Moving PentAGI onto Kubernetes changes its security posture, and the
changes should be designed in rather than discovered later.

- **Privilege of the executor.** The current model effectively grants
the backend host-level container control via the Docker socket. Any
Kubernetes equivalent (pod-create RBAC, a privileged DinD sidecar,
or a sandboxed runtime) carries comparable or different risk. The
privilege level must be explicit, least-privilege, and visible to
operators -- not an unstated side effect of "making it work."
- **RBAC and namespacing.** If the backend creates worker Pods/Jobs,
its ServiceAccount needs scoped permissions in a dedicated
namespace, never cluster-admin. Flow workers should be confined to
that namespace with their own constrained ServiceAccount.
- **Untrusted workloads.** Flow workers run agent-driven, untrusted
commands. On Kubernetes that argues for pod security standards,
seccomp/AppArmor profiles, dropped capabilities, and a sandboxed
runtime for worker pods, rather than running them as ordinary
privileged pods.
- **Secret handling.** Kubernetes `Secret`s are base64, not encrypted,
at rest by default. A future design should call out
encryption-at-rest, optional external secret managers, and the fact
that provider keys and the DB DSN are sensitive. No secret should be
baked into an image or committed to a manifest.
- **Network segmentation.** The implicit Compose-network isolation
should be reproduced with explicit `NetworkPolicy`, defaulting to
deny and opening only the required backend-to-Postgres,
backend-to-scraper, and worker egress paths.
- **No unsafe defaults.** Any future reference deployment must not
default to a privileged or host-network pod, must not expose the
backend publicly without TLS, and must not widen RBAC for
convenience. The Compose default already binds the backend to
loopback; the Kubernetes default should be equally conservative.
- **Inspectable lifecycle.** Per the PR
[#268](https://github.com/vxcontrol/pentagi/pull/268) lesson, flow
execution state on Kubernetes should be representable as real
objects an operator can list and delete, so a stuck or runaway flow
is visible and stoppable through the cluster API rather than only
through backend internals.

## Test and Validation Strategy

A future implementation should be validated against the points below
before being described as anything more than experimental. This RFC
itself is validated only as documentation.

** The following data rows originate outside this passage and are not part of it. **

What follows belongs to an exercise in optimizing a design on an open flow for small area; a production flow would make more cautious choices. The RTL was checked by simulation tests, not by an equivalence proof against the original design. Power and IR drop assume default switching activity.

--- design.v ---
`timescale 1ns / 1ps
module fifo_control
    #(
        parameter ADDR_WIDTH = 3
    )
    (
        input   clk,
        input   reset,
        input   r_en,
        input   w_en,
        output  empty,
        output  full,
        output  [ADDR_WIDTH - 1: 0] w_addr,
        output  [ADDR_WIDTH - 1: 0] r_addr
    );
    reg  [ADDR_WIDTH: 0] w_ptr_reg;
    reg  [ADDR_WIDTH: 0] r_ptr_reg;
    always @(posedge clk) begin
        if (reset)
            w_ptr_reg <= 0;
        else if (w_en & !full)
            w_ptr_reg <= w_ptr_reg + 1'b1;
    end
    always @(posedge clk) begin
        if (reset)
            r_ptr_reg <= 0;
        else if (r_en & !empty)
            r_ptr_reg <= r_ptr_reg + 1'b1;
    end
    assign empty  = (r_ptr_reg == w_ptr_reg);
    assign full   = (w_ptr_reg[ADDR_WIDTH-1:0] == r_ptr_reg[ADDR_WIDTH-1:0]) &
                    (w_ptr_reg[ADDR_WIDTH] ^ r_ptr_reg[ADDR_WIDTH]);
    assign w_addr = w_ptr_reg[ADDR_WIDTH-1:0];
    assign r_addr = r_ptr_reg[ADDR_WIDTH-1:0];
endmodule
`timescale 1ns / 1ps
module fifo_dual_port_ram_simple
    #(
        parameter DATA_WIDTH = 384,
        parameter ADDR_WIDTH = 3
    )
    (
        input                        clk,
        input                        w_en,
        input                        reset,
        input   [ADDR_WIDTH - 1 : 0] w_addr,
        input   [ADDR_WIDTH - 1 : 0] r_addr,
        input   [DATA_WIDTH - 1 : 0] w_data,
        output  [DATA_WIDTH  -1 : 0] r_data,
        output                       r_filled    
    );
    reg [DATA_WIDTH - 1: 0] mem [0: 2**ADDR_WIDTH - 1];
    reg word_all_filled;
    assign r_data   = mem[r_addr];
    assign r_filled = word_all_filled | (r_addr < w_addr);
    always @(posedge clk) begin
        if (w_en)
            mem[w_addr] <= w_data;
    end
    always @(posedge clk) begin
        if (reset)
            word_all_filled <= 1'b0;
        else if (w_en && w_addr == {ADDR_WIDTH{1'b1}})
            word_all_filled <= 1'b1;
    end
endmodule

- **Local clusters.** Bring-up and teardown on kind and minikube as
the baseline developer-facing validation, since they need no cloud
account.
- **Manifest and chart linting.** If/when manifests or a chart exist,
`kubectl apply --dry-run=server`, `kubeconform` (or equivalent), and
`helm lint` / `helm template` in CI before anything is published.
- **Migration validation.** Verify the chosen migration approach is
safe under a rolling update with more than one backend replica, so
goose does not run concurrently from multiple pods.
- **End-to-end flow test.** Run at least one real flow on the chosen
executor model and confirm worker Pods/Jobs are created, complete,
are cleaned up, and are visible via `kubectl` for their lifetime.
- **Security review.** Run pod security and RBAC checks (for example
with a policy linter) to confirm least-privilege, deny-by-default
network policies, and no privileged or host-network defaults.
- **Compose parity guard.** Confirm the existing Docker Compose path
is unchanged and still the supported default, so the Kubernetes work
remains additive and opt-in throughout.

## References

- Issue [#324](https://github.com/vxcontrol/pentagi/issues/324):
Kubernetes deployment request.
- PR [#268](https://github.com/vxcontrol/pentagi/pull/268): source of
the explicit-lifecycle / no-hidden-state lesson carried forward
here.
- `docker-compose.yml`: current service topology, the Docker-socket
mount, the `root:root` executor, named volumes, and networks
described in "Current Deployment Assumptions."
- The README sections on Docker image configuration and on restricted
networks, Docker mirrors, and proxies: the existing image-override
mechanism reused under "Image overrides."